So I made up this recipe with all of my favorite breakfast ingredients in one easy to carry delicious little package and I call it my Super Muffin. It gives me fiber, vegetables, protein, tons of vitamins, and these wonderful gluten-free muffins fill me up!
Healthy, tons of nutrition and they taste like an oatmeal cookie! Super yummy.
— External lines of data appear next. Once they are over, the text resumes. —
## src/rtl/RV32I_definitions.sv

```systemverilog
// RV32I shared definitions: memory op codes (funct3 encoding) and the LSU FSM state type.
package RV32I_definitions;

    localparam logic [2:0] MEM_LB  = 3'b000;
    localparam logic [2:0] MEM_LH  = 3'b001;
    localparam logic [2:0] MEM_LW  = 3'b010;
    localparam logic [2:0] MEM_LBU = 3'b100;
    localparam logic [2:0] MEM_LHU = 3'b101;
    localparam logic [2:0] MEM_SB  = 3'b000;
    localparam logic [2:0] MEM_SH  = 3'b001;
    localparam logic [2:0] MEM_SW  = 3'b010;

    typedef enum logic [1:0] {
        IDLE,
        REQ,
        RESP
    } lsu_state_t;

endpackage

```

## src/rtl/mem_lane_align.sv

```systemverilog
// Byte-lane steering for the LSU: store strobes/replicated data, misalignment
// detection on the incoming op, and extraction/extension of returned load data.
module mem_lane_align
    import RV32I_definitions::*;
#(
    parameter int unsigned DATA_W = 32
) (
    input  logic [2:0]                     st_op_i,
    input  logic [$clog2(DATA_W/8)-1:0]    st_off_i,
    input  logic [31:0]                    st_data_i,
    output logic [DATA_W/8-1:0]            be_o,
    output logic [DATA_W-1:0]              wdata_o,
    output logic                           misaligned_o,
    input  logic [2:0]                     ld_op_i,
    input  logic [$clog2(DATA_W/8)-1:0]    ld_off_i,
    input  logic [DATA_W-1:0]              rdata_i,
    output logic [31:0]                    dout_o
);

    localparam int unsigned NB = DATA_W / 8;

    logic [31:0] word;

    // Store side; load and store op codes share the size encoding in bits [1:0].
    always_comb begin
        be_o         = '0;
        wdata_o      = '0;
        misaligned_o = 1'b0;
        case (st_op_i)
            MEM_LB, MEM_LBU: begin
                be_o    = NB'(1) << st_off_i;
                wdata_o = {NB{st_data_i[7:0]}};
            end
            MEM_LH, MEM_LHU: begin
                be_o         = NB'(2'b11) << st_off_i;
                wdata_o      = {(NB/2){st_data_i[15:0]}};
                misaligned_o = st_off_i[0];
            end
            MEM_LW: begin
                be_o         = NB'(4'hF) << st_off_i;
                wdata_o      = {(NB/4){st_data_i}};
                misaligned_o = (st_off_i[1:0] != 2'b00);
            end
            default: ;
        endcase
    end

    // Load side: bring the addressed byte lane down to bit 0, then extend.
    always_comb begin
        word   = 32'(rdata_i >> {ld_off_i, 3'b000});
        dout_o = word;
        case (ld_op_i)
            MEM_LB:  dout_o = {{24{word[7]}}, word[7:0]};
            MEM_LH:  dout_o = {{16{word[15]}}, word[15:0]};
            MEM_LBU: dout_o = {24'h0, word[7:0]};
            MEM_LHU: dout_o = {16'h0, word[15:0]};
            default: dout_o = word;
        endcase
    end

endmodule

```

## src/rtl/lsu_stage.sv

```systemverilog
// RV32I MEM-stage load/store unit: req/gnt/rvalid data-memory handshake with
// pipeline stall, misalignment trap and a valid-tagged MEM pipeline register.
module lsu_stage
    import RV32I_definitions::*;
#(
    parameter int unsigned DATA_W = 32,
    parameter int unsigned ADDR_W = 32
) (
    input  logic                    Clk,
    input  logic                    Reset,
    input  logic                    EX_valid,
    input  logic                    EX_Mem_wr_en,
    input  logic                    EX_Mem_rd_en,
    input  logic [2:0]              EX_Mem_op,
    input  logic                    EX_MemToReg,
    input  logic                    EX_RegFile_wr_en,
    input  logic [ADDR_W-1:0]       EX_ALU_result,
    input  logic [31:0]             EX_Rs2_data,
    input  logic [4:0]              EX_Rd_addr,
    output logic                    MEM_stall,
    output logic                    MEM_valid,
    output logic [31:0]             MEM_dout,
    output logic                    MEM_MemToReg,
    output logic                    MEM_RegFile_wr_en,
    output logic [ADDR_W-1:0]       MEM_ALU_result,
    output logic [4:0]              MEM_Rd_addr,
    output logic                    MEM_misaligned,
    output logic                    dmem_req,
    output logic                    dmem_we,
    output logic [ADDR_W-1:0]       dmem_addr,
    output logic [DATA_W/8-1:0]     dmem_be,
    output logic [DATA_W-1:0]       dmem_wdata,
    input  logic                    dmem_gnt,
    input  logic                    dmem_rvalid,
    input  logic [DATA_W-1:0]       dmem_rdata
);

    localparam int unsigned NB = DATA_W / 8;
    localparam int unsigned LB = $clog2(NB);

    lsu_state_t          state_q, state_d;
    logic [2:0]          op_q, op_d;
    logic [LB-1:0]       lane_q, lane_d;
    logic                m2r_q, m2r_d, rfwe_q, rfwe_d;
    logic [4:0]          rd_q, rd_d;
    logic [ADDR_W-1:0]   alu_q, alu_d;
    logic                req_q, req_d, we_q, we_d;
    logic [ADDR_W-1:0]   addr_q, addr_d;
    logic [NB-1:0]       be_q, be_d;
    logic [DATA_W-1:0]   wdata_q, wdata_d;
    logic                mvalid_q, mvalid_d, mmis_q, mmis_d, mm2r_q, mm2r_d, mrfwe_q, mrfwe_d;
    logic [31:0]         mdout_q, mdout_d;
    logic [ADDR_W-1:0]   malu_q, malu_d;
    logic [4:0]          mrd_q, mrd_d;

    logic                ex_is_mem, ex_mis;
    logic [NB-1:0]       ex_be;
    logic [DATA_W-1:0]   ex_wdata;
    logic [31:0]         ld_dout;

    assign ex_is_mem = EX_Mem_wr_en | EX_Mem_rd_en;

    mem_lane_align #(.DATA_W(DATA_W)) u_align (
        .st_op_i      (EX_Mem_op),
        .st_off_i     (EX_ALU_result[LB-1:0]),
        .st_data_i    (EX_Rs2_data),
        .be_o         (ex_be),
        .wdata_o      (ex_wdata),
        .misaligned_o (ex_mis),
        .ld_op_i      (op_q),
        .ld_off_i     (lane_q),
        .rdata_i      (dmem_rdata),
        .dout_o       (ld_dout)
    );

    // Next state; the MEM register defaults to a bubble every cycle.
    always_comb begin
        state_d  = state_q;
        op_d     = op_q;
        lane_d   = lane_q;
        m2r_d    = m2r_q;
        rfwe_d   = rfwe_q;
        rd_d     = rd_q;
        alu_d    = alu_q;
        req_d    = req_q;
        we_d     = we_q;
        addr_d   = addr_q;
        be_d     = be_q;
        wdata_d  = wdata_q;
        mvalid_d = 1'b0;
        mmis_d   = 1'b0;
        mm2r_d   = mm2r_q;
        mrfwe_d  = mrfwe_q;
        mdout_d  = mdout_q;
        malu_d   = malu_q;
        mrd_d    = mrd_q;
        case (state_q)
            IDLE: begin
                if (EX_valid && ex_is_mem && !ex_mis) begin
                    state_d = REQ;
                    op_d    = EX_Mem_op;
                    lane_d  = EX_ALU_result[LB-1:0];
                    m2r_d   = EX_MemToReg;
                    rfwe_d  = EX_RegFile_wr_en;
                    rd_d    = EX_Rd_addr;
                    alu_d   = EX_ALU_result;
                    req_d   = 1'b1;
                    we_d    = EX_Mem_wr_en;
                    addr_d  = EX_ALU_result & ~ADDR_W'(NB - 1);
                    be_d    = ex_be;
                    wdata_d = ex_wdata;
                end else if (EX_valid) begin
                    // Non-memory op passes straight through; a misaligned one retires as a trap.
                    mvalid_d = 1'b1;
                    mmis_d   = ex_is_mem;
                    mm2r_d   = EX_MemToReg;
                    mrfwe_d  = EX_RegFile_wr_en & ~ex_is_mem;
                    mdout_d  = '0;
                    malu_d   = EX_ALU_result;
                    mrd_d    = EX_Rd_addr;
                end
            end
            REQ: begin
                if (dmem_gnt) begin
                    req_d = 1'b0;
                    if (we_q) begin
                        state_d  = IDLE;
                        mvalid_d = 1'b1;
                        mm2r_d   = m2r_q;
                        mrfwe_d  = rfwe_q;
                        mdout_d  = '0;
                        malu_d   = alu_q;
                        mrd_d    = rd_q;
                    end else begin
                        state_d = RESP;
                    end
                end
            end
            RESP: begin
                if (dmem_rvalid) begin
                    state_d  = IDLE;
                    mvalid_d = 1'b1;
                    mm2r_d   = m2r_q;
                    mrfwe_d  = rfwe_q;
                    mdout_d  = ld_dout;
                    malu_d   = alu_q;
                    mrd_d    = rd_q;
                end
            end
            default: state_d = IDLE;
        endcase
    end

    always_ff @(posedge Clk) begin
        if (Reset) begin
            state_q  <= IDLE;
            op_q     <= '0;
            lane_q   <= '0;
            m2r_q    <= 1'b0;
            rfwe_q   <= 1'b0;
            rd_q     <= '0;
            alu_q    <= '0;
            req_q    <= 1'b0;
            we_q     <= 1'b0;
            addr_q   <= '0;
            be_q     <= '0;
            wdata_q  <= '0;
            mvalid_q <= 1'b0;
            mmis_q   <= 1'b0;
            mm2r_q   <= 1'b0;
            mrfwe_q  <= 1'b0;
            mdout_q  <= '0;
            malu_q   <= '0;
            mrd_q    <= '0;
        end else begin
            state_q  <= state_d;
            op_q     <= op_d;
            lane_q   <= lane_d;
            m2r_q    <= m2r_d;
            rfwe_q   <= rfwe_d;
            rd_q     <= rd_d;
            alu_q    <= alu_d;
            req_q    <= req_d;
            we_q     <= we_d;
            addr_q   <= addr_d;
            be_q     <= be_d;
            wdata_q  <= wdata_d;
            mvalid_q <= mvalid_d;
            mmis_q   <= mmis_d;
            mm2r_q   <= mm2r_d;
            mrfwe_q  <= mrfwe_d;
            mdout_q  <= mdout_d;
            malu_q   <= malu_d;
            mrd_q    <= mrd_d;
        end
    end

    assign MEM_stall         = (state_q != IDLE);
    assign MEM_valid         = mvalid_q;
    assign MEM_dout          = mdout_q;
    assign MEM_MemToReg      = mm2r_q;
    assign MEM_RegFile_wr_en = mrfwe_q;
    assign MEM_ALU_result    = malu_q;
    assign MEM_Rd_addr       = mrd_q;
    assign MEM_misaligned    = mmis_q;
    assign dmem_req          = req_q;
    assign dmem_we           = we_q;
    assign dmem_addr         = addr_q;
    assign dmem_be           = be_q;
    assign dmem_wdata        = wdata_q;

endmodule

```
You can substitute almost any flour for the oat flour or for low carb try almond or hazelnut flour. Make sure you dough is very thick and feel free playing with the add-ins.
Makes 12 muffins
- 1 1/2 cups (128 g) gluten free oat flour, grind oats in a coffee mill to fine flour
- 1/2 cup (50 g) gluten free Bob's Red Mill Oats
- 2 1/2 teaspoons baking soda
- 1/2 teaspoon salt
- 1 teaspoon gluten free cinnamon
- 2 tablespoons (18 g) gluten-free chia or flax seed, ground
- 2-3 very ripe bananas = 1 cup mashed (230 g)
- 1/4 cup (52 g) coconut oil or oil of choice
- 1 tablespoon organic apple cider vinegar
- 2 carrots, (108 g) shredded finely, set on paper towels to dry
- 1/4 teaspoon Stevia pure white powder or 2 tablespoons local honey
- 1/4- 1/2 cup (44 g) nuts or seeds, chopped if necessary
- 1 cup (129 g) fresh berries
- 1/4 cup shredded coconut, optional
Preheat oven to 350 degrees F./180 C Place liners in a muffin pan.
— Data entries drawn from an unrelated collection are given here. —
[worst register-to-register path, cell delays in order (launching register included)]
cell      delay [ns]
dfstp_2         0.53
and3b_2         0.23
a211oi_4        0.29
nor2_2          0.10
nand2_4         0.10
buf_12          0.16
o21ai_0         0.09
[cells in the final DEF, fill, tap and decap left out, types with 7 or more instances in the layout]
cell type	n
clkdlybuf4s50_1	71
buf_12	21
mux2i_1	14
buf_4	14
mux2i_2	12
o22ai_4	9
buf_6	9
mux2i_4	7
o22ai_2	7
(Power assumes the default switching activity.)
File: config.mk
export PLATFORM = sky130hd
export DESIGN_NAME = text_cursor_ctrl
export DESIGN_NICKNAME = d
export VERILOG_FILES = /design/src/rtl/text_cursor_ctrl.sv
export SDC_FILE = /design/constraint.sdc
export NUM_CORES = 1
export LEC_CHECK = 0
export ABC_AREA = 1
export ABC_CLOCK_PERIOD_IN_PS = 2690
export CAP_MARGIN = 40
export CORE_UTILIZATION = 45
export CTS_CLUSTER_SIZE = 12
export DETAILED_ROUTE_END_ITERATION = 8
export GPL_ROUTABILITY_DRIVEN = 0
export PLACE_DENSITY = 0.71
export SETUP_SLACK_MARGIN = 0.15
export SYNTH_ARGS = -nofsm -noshare
export SYNTH_HDL_FRONTEND = slang
export SYNTH_SLANG_ARGS = --single-unit
File: constraint.sdc
create_clock -name clk -period 2.69 [get_ports clk]
set_input_delay 0.538 -clock clk [delete_from_list [all_inputs] [get_ports clk]]
set_output_delay 0.538 -clock clk [all_outputs]
set_load 0.005 [all_outputs]
--- config.mk ---
export PLATFORM = sky130hd
export DESIGN_NAME = mult_div_unit
export DESIGN_NICKNAME = d
export VERILOG_FILES = /design/src/rtl/mult_div_unit_pkg.sv /design/src/rtl/mult_div_unit.sv
export SDC_FILE = /design/constraint.sdc
export NUM_CORES = 1
export LEC_CHECK = 0
export BUFFER_PORTS_ARGS = -buffer_cell sky130_fd_sc_hd__buf_4
export CAP_MARGIN = 15
export CORE_MARGIN = 5
export CORE_UTILIZATION = 25
export DETAILED_ROUTE_END_ITERATION = 16
export SLEW_MARGIN = 10
export SYNTH_ARGS = -nofsm -noshare
export SYNTH_HDL_FRONTEND = slang
export SYNTH_SLANG_ARGS = --single-unit
--- constraint.sdc ---
create_clock -name clk -period 7.7 [get_ports clk]
set_input_delay 0.385 -clock clk [delete_from_list [all_inputs] [get_ports clk]]
set_output_delay 0.385 -clock clk [all_outputs]
set_load 0.01 [all_outputs]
- Shred the carrots and set on several layers of paper towels to drain.
- Combine all of the dry ingredients (except the chia) in a bowl and set aside.
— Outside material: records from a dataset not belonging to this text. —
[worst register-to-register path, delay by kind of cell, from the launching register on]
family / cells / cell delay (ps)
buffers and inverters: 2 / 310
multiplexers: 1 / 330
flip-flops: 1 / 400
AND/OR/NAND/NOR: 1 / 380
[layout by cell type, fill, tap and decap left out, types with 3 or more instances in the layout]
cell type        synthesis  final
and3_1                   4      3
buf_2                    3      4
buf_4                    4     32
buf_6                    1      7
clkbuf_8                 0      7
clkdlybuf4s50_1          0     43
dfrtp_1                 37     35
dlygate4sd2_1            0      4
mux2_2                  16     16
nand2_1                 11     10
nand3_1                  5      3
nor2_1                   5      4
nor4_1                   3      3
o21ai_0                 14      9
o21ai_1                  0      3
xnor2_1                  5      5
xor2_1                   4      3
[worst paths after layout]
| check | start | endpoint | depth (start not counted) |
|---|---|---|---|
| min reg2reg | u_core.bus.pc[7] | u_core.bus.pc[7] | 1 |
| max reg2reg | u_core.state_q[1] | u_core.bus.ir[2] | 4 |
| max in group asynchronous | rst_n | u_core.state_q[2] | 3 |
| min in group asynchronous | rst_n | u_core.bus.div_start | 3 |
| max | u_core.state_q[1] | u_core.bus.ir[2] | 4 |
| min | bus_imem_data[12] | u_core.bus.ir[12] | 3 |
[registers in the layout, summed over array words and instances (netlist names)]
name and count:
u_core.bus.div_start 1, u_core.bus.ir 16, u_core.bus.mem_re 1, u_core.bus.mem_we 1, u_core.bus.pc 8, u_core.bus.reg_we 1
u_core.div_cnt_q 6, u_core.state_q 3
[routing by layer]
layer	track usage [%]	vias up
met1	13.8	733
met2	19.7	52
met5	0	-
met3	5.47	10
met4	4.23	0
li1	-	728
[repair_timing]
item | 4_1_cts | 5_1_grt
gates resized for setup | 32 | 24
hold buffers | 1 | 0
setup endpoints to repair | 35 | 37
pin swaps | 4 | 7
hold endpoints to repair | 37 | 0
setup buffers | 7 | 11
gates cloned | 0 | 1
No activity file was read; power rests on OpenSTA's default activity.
### config.mk
export PLATFORM = sky130hd
export DESIGN_NAME = hit_filter_array
export DESIGN_NICKNAME = d
export VERILOG_FILES = /design/src/rtl/hit_filter_array.sv
export SDC_FILE = /design/constraint.sdc
export NUM_CORES = 1
export LEC_CHECK = 0
export ABC_AREA = 1
export BUFFER_PORTS_ARGS = -buffer_cell sky130_fd_sc_hd__buf_2
export CORE_MARGIN = 3
export CORE_UTILIZATION = 60
export DETAILED_ROUTE_END_ITERATION = 8
export GPL_TIMING_DRIVEN = 0
export PLACE_DENSITY_LB_ADDON = 0.15
export REMOVE_ABC_BUFFERS = 1
export SETUP_SLACK_MARGIN = 0.4
export SLEW_MARGIN = 20
export SYNTH_ARGS = -nofsm -noshare
export SYNTH_HDL_FRONTEND = slang
export SYNTH_SLANG_ARGS = --single-unit
### constraint.sdc
create_clock -name clk -period 10.8 [get_ports clk]
set_clock_uncertainty 0.15 [all_clocks]
set_input_delay 2.7 -clock clk [delete_from_list [all_inputs] [get_ports clk]]
set_output_delay 2.7 -clock clk [all_outputs]
set_load 0.1 [all_outputs]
- In a deep medium bowl, combine the ground chia and mashed bananas. Let sit to gel for 10 minutes.
- Add the coconut oil to the banana mixture and mix with a hand mixer for a minute until fluffed up.
- Now using a large wooden spoon or spatula, stir in the vinegar, carrots, stevia or honey, nuts, and slowly add the flour mixture. Stir gently until fully incorporated.
- Fold in the berries and coconut if using, scraping the sides of the bowl and turning from the bottom.
- Spoon into liners, filling to the top evenly. Bake on middle rack for 30-35 minutes or until brown and a stick comes out mostly dry.